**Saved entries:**
===== config.mk =====
export PLATFORM = sky130hd
export DESIGN_NAME = note_line_pitch_class_prime_form
export DESIGN_NICKNAME = d
export VERILOG_FILES = /design/src/rtl/nlpc_pkg.sv /design/src/rtl/nlpc_front.sv /design/src/rtl/nlpc_queue.sv /design/src/rtl/nlpc_back.sv /design/src/rtl/note_line_pitch_class_prime_form.sv
export SDC_FILE = /design/constraint.sdc
export NUM_CORES = 1
export LEC_CHECK = 0
export ABC_CLOCK_PERIOD_IN_PS = 18400
export BUFFER_PORTS_ARGS = -buffer_cell sky130_fd_sc_hd__buf_4
export CAP_MARGIN = 25
export CORE_UTILIZATION = 25
export DETAILED_ROUTE_END_ITERATION = 6
export REMOVE_ABC_BUFFERS = 1
export SLEW_MARGIN = 20
export SYNTH_ARGS = -nofsm -noshare
export SYNTH_HDL_FRONTEND = slang
export SYNTH_SLANG_ARGS = --single-unit

===== constraint.sdc =====
create_clock -name aclk -period 18.4 [get_ports aclk]
set_clock_uncertainty 0.1 [all_clocks]
set_input_delay 2.76 -clock aclk [delete_from_list [all_inputs] [get_ports aclk]]
set_output_delay 2.76 -clock aclk [all_outputs]
set_load 0.05 [all_outputs]
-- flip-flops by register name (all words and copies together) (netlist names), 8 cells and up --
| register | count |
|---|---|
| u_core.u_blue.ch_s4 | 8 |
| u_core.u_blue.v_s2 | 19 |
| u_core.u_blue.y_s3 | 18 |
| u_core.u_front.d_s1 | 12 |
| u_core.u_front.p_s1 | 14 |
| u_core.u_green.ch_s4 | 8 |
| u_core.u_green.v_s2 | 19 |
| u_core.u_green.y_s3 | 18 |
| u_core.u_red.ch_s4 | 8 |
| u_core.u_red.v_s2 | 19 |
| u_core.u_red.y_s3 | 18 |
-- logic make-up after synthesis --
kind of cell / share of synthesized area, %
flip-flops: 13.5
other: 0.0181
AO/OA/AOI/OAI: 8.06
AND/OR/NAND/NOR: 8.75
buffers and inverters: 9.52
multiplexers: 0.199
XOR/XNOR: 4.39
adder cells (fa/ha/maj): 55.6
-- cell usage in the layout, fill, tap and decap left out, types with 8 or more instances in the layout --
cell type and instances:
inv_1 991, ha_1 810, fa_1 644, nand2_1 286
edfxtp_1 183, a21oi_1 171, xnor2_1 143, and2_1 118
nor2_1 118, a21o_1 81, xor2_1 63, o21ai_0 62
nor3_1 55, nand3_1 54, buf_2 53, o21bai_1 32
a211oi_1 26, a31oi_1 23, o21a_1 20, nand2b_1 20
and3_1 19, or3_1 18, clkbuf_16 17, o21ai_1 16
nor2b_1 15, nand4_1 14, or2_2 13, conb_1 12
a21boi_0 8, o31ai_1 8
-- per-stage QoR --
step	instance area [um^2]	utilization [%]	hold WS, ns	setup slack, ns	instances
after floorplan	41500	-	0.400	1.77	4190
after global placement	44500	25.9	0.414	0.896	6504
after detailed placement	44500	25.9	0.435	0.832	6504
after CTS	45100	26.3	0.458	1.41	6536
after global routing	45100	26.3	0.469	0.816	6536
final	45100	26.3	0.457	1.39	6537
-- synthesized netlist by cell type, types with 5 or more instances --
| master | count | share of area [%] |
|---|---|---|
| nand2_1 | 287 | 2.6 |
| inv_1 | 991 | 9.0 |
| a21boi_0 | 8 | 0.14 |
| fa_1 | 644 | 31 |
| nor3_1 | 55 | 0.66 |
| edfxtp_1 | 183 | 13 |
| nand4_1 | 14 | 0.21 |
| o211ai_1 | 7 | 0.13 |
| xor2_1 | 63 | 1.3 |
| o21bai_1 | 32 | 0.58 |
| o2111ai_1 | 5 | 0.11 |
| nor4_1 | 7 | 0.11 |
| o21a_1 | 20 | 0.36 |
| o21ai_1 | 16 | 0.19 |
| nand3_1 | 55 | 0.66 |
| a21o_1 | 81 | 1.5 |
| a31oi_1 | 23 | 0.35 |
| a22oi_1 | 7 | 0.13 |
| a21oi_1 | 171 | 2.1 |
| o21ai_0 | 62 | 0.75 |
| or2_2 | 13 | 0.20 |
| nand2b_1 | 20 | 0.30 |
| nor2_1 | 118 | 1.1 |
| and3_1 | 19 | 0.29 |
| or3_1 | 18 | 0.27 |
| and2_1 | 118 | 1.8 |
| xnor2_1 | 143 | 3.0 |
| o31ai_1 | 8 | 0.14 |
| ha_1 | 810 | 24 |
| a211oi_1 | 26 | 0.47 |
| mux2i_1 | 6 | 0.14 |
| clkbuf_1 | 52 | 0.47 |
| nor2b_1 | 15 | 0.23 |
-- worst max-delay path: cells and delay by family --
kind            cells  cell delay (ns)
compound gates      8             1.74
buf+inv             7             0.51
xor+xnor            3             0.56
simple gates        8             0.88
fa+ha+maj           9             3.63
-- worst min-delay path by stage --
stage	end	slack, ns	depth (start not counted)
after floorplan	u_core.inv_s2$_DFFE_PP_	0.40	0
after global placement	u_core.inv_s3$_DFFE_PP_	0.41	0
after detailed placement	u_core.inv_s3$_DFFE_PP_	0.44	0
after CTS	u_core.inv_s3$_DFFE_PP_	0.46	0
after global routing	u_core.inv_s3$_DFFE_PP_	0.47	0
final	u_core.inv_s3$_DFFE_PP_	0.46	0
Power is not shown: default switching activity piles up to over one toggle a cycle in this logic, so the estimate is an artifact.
## config.mk

```make
export PLATFORM = sky130hd
export DESIGN_NAME = ise_ctrl
export DESIGN_NICKNAME = d
export VERILOG_FILES = /design/src/hw/rtl/integer_sort_engine_assert.svh /design/src/hw/rtl/ise_pkg.sv /design/src/hw/rtl/ise_ctrl.sv
export SDC_FILE = /design/constraint.sdc
export NUM_CORES = 1
export LEC_CHECK = 0
export BUFFER_PORTS_ARGS = -buffer_cell sky130_fd_sc_hd__clkbuf_2
export CORE_AREA = 2 2 39 41
export DETAILED_ROUTE_END_ITERATION = 8
export DIE_AREA = 0 0 41 43
export SLEW_MARGIN = 25
export SYNTH_ARGS = -nofsm -noshare
export SYNTH_HDL_FRONTEND = slang
export SYNTH_SLANG_ARGS = --single-unit
```

## constraint.sdc

```tcl
create_clock -name clock -period 1.1 [get_ports clock]
set_input_delay 0.22 -clock clock [delete_from_list [all_inputs] [get_ports clock]]
set_output_delay 0.22 -clock clock [all_outputs]
set_load 0.01 [all_outputs]
```

## src/hw/rtl/integer_sort_engine_assert.svh

```systemverilog
// Assertion macros for the integer sort engine.
`ifndef INTEGER_SORT_ENGINE_ASSERT_SVH
`define INTEGER_SORT_ENGINE_ASSERT_SVH

`ifndef NO_ASSERTIONS

// Clocked check, off while reset is high.
`define ISE_ASSERT(lbl, clk, rst, prop, msg) \
   lbl: assert property (@(posedge clk) disable iff (rst) prop) else $error(msg);

// Clocked check that also holds during reset.
`define ISE_ASSERT_ALWAYS(lbl, clk, prop, msg) \
   lbl: assert property (@(posedge clk) prop) else $error(msg);

`else

`define ISE_ASSERT(lbl, clk, rst, prop, msg)
`define ISE_ASSERT_ALWAYS(lbl, clk, prop, msg)

`endif

`endif

```

## src/hw/rtl/ise_pkg.sv

```systemverilog
// Shared types and constants of the integer sort engine.
package ise_pkg;

   localparam int ValueWidth       = 32;
   localparam int MaxElementsDflt  = 64;

   // Controller states, one-hot.
   typedef enum logic [1:0] {
      ST_LOAD  = 2'b01,
      ST_DRAIN = 2'b10
   } ise_state_type;

   // Commands from controller to datapath.
   typedef struct packed {
      logic insert;      // place the arriving element into the cell row
      logic drop;        // row full: discard the arriving element
      logic close;       // arriving element closes the batch
      logic drain_out;   // load output register from the head cell and shift
      logic drain_skip;  // shift toward the head without output (descending pad)
      logic desc;        // drain direction of the current batch
   } ise_cmd_type;

   // Status from datapath to controller.
   typedef struct packed {
      logic full;        // every cell holds an element
      logic last;        // one element remains
      logic head_ready;  // head cell holds an element of the batch
   } ise_status_type;

endpackage

```

## src/hw/rtl/ise_ctrl.sv

```systemverilog
// Controller: load and drain state machine, direction register and result valid.
module ise_ctrl (
   input  logic                    clock,
   input  logic                    reset,
   input  logic                    req_valid,
   output logic                    req_stall,
   input  logic                    req_batch_end,
   output logic                    rsp_valid,
   input  logic                    rsp_stall,
   input  logic                    csr_write_enable,
   input  logic                    csr_write_data,
   output ise_pkg::ise_cmd_type    cmd,
   input  ise_pkg::ise_status_type status
);
   import ise_pkg::*;

   ise_state_type state_ff, state_in;
   logic          csr_desc_ff, csr_desc_in;
   logic          dir_ff, dir_in;
   logic          rsp_valid_ff, rsp_valid_in;
   logic          accept;
   logic          slot_free;

   assign req_stall = (state_ff != ST_LOAD);
   assign accept    = req_valid && !req_stall;
   assign slot_free = !rsp_valid_ff || !rsp_stall;

   // Write the CSR direction register; sample it into the batch direction when the batch closes
   always_comb begin
      csr_desc_in = csr_write_enable ? csr_write_data : csr_desc_ff;
      dir_in      = (accept && req_batch_end) ? csr_desc_ff : dir_ff;
   end

   // Decode datapath commands from state and handshakes
   always_comb begin
      cmd            = '0;
      cmd.desc       = dir_ff;
      cmd.insert     = accept && !status.full;
      cmd.drop       = accept && status.full;
      cmd.close      = accept && req_batch_end;
      if (state_ff == ST_DRAIN) begin
         cmd.drain_out  = status.head_ready && slot_free;
         cmd.drain_skip = !status.head_ready;
      end
   end

   // Advance between loading and draining
   always_comb begin
      state_in = state_ff;
      case (state_ff)
         ST_LOAD: begin
            if (cmd.close) begin
               state_in = ST_DRAIN;
            end
         end
         ST_DRAIN: begin
            if (cmd.drain_out && status.last) begin
               state_in = ST_LOAD;
            end
         end
         default: begin
            state_in = ST_LOAD;
         end
      endcase
   end

   // Keep the result valid until the receiver takes it
   always_comb begin
      if (cmd.drain_out) begin
         rsp_valid_in = 1'b1;
      end else if (!rsp_stall) begin
         rsp_valid_in = 1'b0;
      end else begin
         rsp_valid_in = rsp_valid_ff;
      end
   end

   always_ff @(posedge clock) begin
      if (reset) begin
         state_ff     <= ST_LOAD;
         csr_desc_ff  <= 1'b0;
         dir_ff       <= 1'b0;
         rsp_valid_ff <= 1'b0;
      end else begin
         state_ff     <= state_in;
         csr_desc_ff  <= csr_desc_in;
         dir_ff       <= dir_in;
         rsp_valid_ff <= rsp_valid_in;
      end
   end

   assign rsp_valid = rsp_valid_ff;

endmodule
```

==> metrics.md <==
| Metric | Value |
|---|---|
| Hold endpoint | `state_ff[1]` |
| CP Data Required Time | `just under 0.9 ns` |
| Clock Sink Count | `5` |
| Internal power | `0.000364 W` |
| Ys Warns | `0` |
| Hold_sp | `reset` |
| Clock share of power | `44.2%` |
| Min Clock Period, post-route | `1.21 ns` |
| CP bufs+invs | `1` |
| DP Cell Count | `58` |
| Initial antenna violation count | `0` |
| Final wirelength | `approximately 510 um` |
| Die area | `1760 sq um` |
| Critical path class | `register to output port` |
| Io pins | `18` |
| Switching share of total power | `22.3%` |
| VDD IR max | `between 400 and 500 uV` |
| EDFF count, synth | `0` |
| Worst hold-check path type | `input pin to register` |
| GRT Residual Overflow | `0` |
| Switching pwr | `0.000105 W` |
| DR pass1 iterations | `4` |
| Final cell count without fillers | `between 60 and 70` |
| Final Hold Viols | `0` |
| Total power draw | `0.000469 W` |
| Routed vias/inst | `roughly 4` |
| CTS Buf Count | `3` |
| CP Max Fanout | `4` |
| Setup TNS | `-0.399 ns` |
| Most common cell in the netlist | `dfxtp_1` |
| H-tree Lvls | `1` |
| Asr flop ratio synth | `0%` |
| Logic pwr share | `between 10% and 20%` |
| Post-Place Worst Slack | `0.0577 ns` |
| Std cell rows | `14` |
| GRT Util Overall | `slightly above 7%` |
| Pwr/cell area | `around 1200 nW/um^2` |
| CTS Hold Buffers Added | `0` |
| Rel. slew slack | `91.4%` |
| Worst Reg2Reg Path Length in Cells | `5` |
| Crit. path cell count | `3` |
| Cell accounting for the most synthesized area | `dfxtp_1` |
| Crit Reg-Reg Endpoint | `dir_ff` |
| Worst-Margin Slew | `roughly 0.13 ns` |
| Crit path cell chain | `nand3b_1 -> a21oi_1 -> buf_2` |
| Area Growth Syn to Fin | `64.3%` |
| DPL Wire Length | `419 um` |
| Most frequently used flop master after synthesis | `dfxtp_1` |
| Share of layout cells above drive strength 1 | `53.1%` |
| DRC viols | `0` |
| Post-Syn Area | `231 sq um` |
| Fmax | `roughly 830 MHz` |
| First-pass GRT wire length | `793 um` |
| CTS root buf | `clkbuf_4` |
| Setup crit end kind | `output port` |
| Via count | `around 260` |
| Static leakage | `approximately 0.22 nW` |
| Clk Latency, worst-skew pair | `between 0.2 and 0.25 ns` |
| RSZ-0062 raised after global routing | `yes` |
| Critical-path top delay cell | `dfxtp_2` |
| Seq pwr share | `41.5%` |
| Skew final | `0.00193 ns` |
| Post-Syn Nets | `37` |
| Hold Path Stages | `2` |
| FF+latch count, synth | `5` |
| Longest Clk Path Bufs | `2` |
| Synth unique cells | `14` |
| Slew Limit Fails | `0` |
| Clock-pin slew on the worst setup and hold paths | `0.04 ns` |
| Syn avg cell area | `8.57 sq um` |
| PortBufs | `17` |
| Die height | `43 um` |
| Reg2Reg Setup Slack | `0 ns` |
| Multi-input logic area | `116 sq um` |
| ANT cells | `0` |
| Largest net degree at the start of global routing | `6` |
| Final worst setup slack | `-0.108 ns` |
| CP delay by family, top | `flip-flops` |
| CP startpoint kind | `register` |
| Final nets | `60` |
| Number of max-cap violations | `0` |
| Routed wire length per instance | `7.85 um` |
| Gate Count Post-Synth | `27` |
| Result of the run | `finished with violations` |
| Crit path DAT | `roughly 0.99 ns` |
| Setup Viol. Count Final | `6` |
| Fin crit share | `110%` |
| Sequential fraction of the synthesis area | `roughly 43%` |
| Die X | `41 um` |
| Filler instances | `166` |
| Antenna-violating nets left | `0` |
| Starting density of the core | `around 17%` |
| Core ar. | `1380 sq um` |
| Synth top cells by count | `dfxtp_1 (5), nor2_1 (4), a21oi_1 (3)` |
| Max incr delay on CP | `0.32 ns` |
| Initial drt markers | `1` |
| FF/Latch Area | `a little over 100 sq um` |
| Placer Congestion | `0.622` |
| Synth top area cells | `dfxtp_1 (43%), mux2i_1 (8.6%), a21oi_1 (6.5%)` |
| Synth top area share | `43.2%` |
| Vias in the first global route | `232` |
| Failing checks | `negative setup slack` |
| CTS tree | `done` |
| FF-to-FF Start | `state_ff[1]` |
-- layout by cell type (no fill, tap or decap) --
cell      instances
inv_1             2
dfxtp_1           3
dfxtp_2           2
a31o_1            1
buf_4             3
clkbuf_1          1
nand4b_1          1
buf_2             4
clkbuf_4          3
nand2b_1          1
and3_1            1
a21oi_1           3
nand2_1           2
mux2i_1           2
nor2b_4           1
nand3b_1          1
a21o_1            1
nor2_1            4
clkbuf_2         13
-- flip-flops by register name, summed over array words and instances, names as in the netlist --
signal / cells
dir_ff: 1
rsp_valid: 1
state_ff: 2
csr_desc_ff: 1
-- cell families (layout without fill, tap and decap cells) --
group           count (synthesis)  in the layout  synth area share (%)
mux                             2              2                  8.65
compound gates                  5              5                  13.5
flops                           5              5                  43.2
buf+inv                         4             26                  9.73
simple gates                   11             11                  24.9
-- timing repair --
| action | in CTS | in global routing |
|---|---|---|
| gates resized for setup | 4 | 4 |
| pin swaps | 1 | 0 |
| gates cloned | 0 | 0 |
| endpoints found under the setup margin | 6 | 6 |
| setup buffers | 2 | 1 |
-- per-layer routing --
layer / GRT usage (%) / up-vias / share of wire, %
li1: - / 136 / -
met1: 5.84 / 118 / 38
met2: 11.9 / 7 / 54
met3: 3.14 / 0 / 7.6
met4: 6.00 / 0 / 0
met5: 0 / - / 0
-- layout make-up --
cell class / instances / share of cell area, %
Inverter: 2 / 1.97
Sequential cell: 5 / 27.0
Tap cell: 16 / 5.26
Clock buffer: 4 / 6.91
Multi-Input combinational cell: 18 / 30.6
Timing Repair Buffer: 20 / 28.3
-- metrics by stage --
| stage | area [sq um] | hold WS (ns) | utilization (%) |
|---|---|---|---|
| 2_1_floorplan | 231 | 0.289 | - |
| 3_3_place_gp | 322 | 0.451 | 23.2 |
| 3_5_place_dp | 322 | 0.469 | 23.2 |
| 4_1_cts | 373 | 0.204 | 26.9 |
| 5_1_grt | 380 | 0.229 | 27.5 |
| 6_report | 380 | 0.202 | 27.5 |
-- worst max path at each step --
stage,from,to
after CTS,state_ff[0],cmd[2]
final,state_ff[0],cmd[2]
after global placement,state_ff[1],cmd[3]
after detailed placement,state_ff[0],cmd[4]
after global routing,state_ff[0],cmd[2]
after floorplan,rsp_valid,state_ff[0]
-- power by group through the flow --
stage          Sequential [W]  Combinational (W)  Clock [W]
2_1_floorplan        0.000195          0.0000281          0
3_3_place_gp         0.000196          0.0000585          0
3_5_place_dp         0.000196          0.0000594          0
4_1_cts              0.000194          0.0000655   0.000219
5_1_grt              0.000195          0.0000747   0.000229
6_report             0.000195          0.0000670   0.000207
Power figures use the tool's default switching activity.
$ cat src/hw/rtl/urx_back.sv
// urx_back: one-entry byte holder and registered result stage
// depends on urx_pkg; takes entries from urx_queue
`timescale 1ns / 1ps

module urx_back import urx_pkg::*; (
   input  logic              clock,
   input  logic              reset,
   input  logic              q_not_empty,
   input  urx_entry_type     q_entry,
   output logic              q_pop,
   output logic              rsp_valid,
   input  logic              rsp_ready,
   output logic              rsp_out_valid,
   output logic [BYTE_W-1:0] rsp_out_data
);

   logic              holder_full_ff, holder_full_in;
   logic [BYTE_W-1:0] holder_word_ff, holder_word_in;
   logic              rsp_valid_ff;
   logic              out_valid_ff, out_valid_in;
   logic [BYTE_W-1:0] out_data_ff, out_data_in;

   assign q_pop = q_not_empty && (!rsp_valid_ff || rsp_ready);

   // a byte finishing while the holder is full is dropped
   always_comb begin
      out_valid_in   = holder_full_ff || q_entry.finished;
      holder_word_in = holder_full_ff ? holder_word_ff : q_entry.word;
      out_data_in    = out_valid_in ? holder_word_in : '0;
      holder_full_in = out_valid_in && !q_entry.ready;
   end

   always_ff @(posedge clock) begin
      if (reset) begin
         holder_full_ff <= 1'b0;
         rsp_valid_ff   <= 1'b0;
      end else begin
         if (q_pop) begin
            holder_full_ff <= holder_full_in;
         end
         if (q_pop) begin
            rsp_valid_ff <= 1'b1;
         end else if (rsp_ready) begin
            rsp_valid_ff <= 1'b0;
         end
      end
   end

   always_ff @(posedge clock) begin
      if (q_pop) begin
         holder_word_ff <= holder_word_in;
         out_valid_ff   <= out_valid_in;
         out_data_ff    <= out_data_in;
      end
   end

   assign rsp_valid     = rsp_valid_ff;
   assign rsp_out_valid = out_valid_ff;
   assign rsp_out_data  = out_data_ff;

endmodule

**TASK PROMPT:**
Throughout the data above, report every line that contains the string "more".

**RESULT FOR THIS TASK:**
-- cell usage in the layout, fill, tap and decap left out, types with 8 or more instances in the layout --
-- synthesized netlist by cell type, types with 5 or more instances --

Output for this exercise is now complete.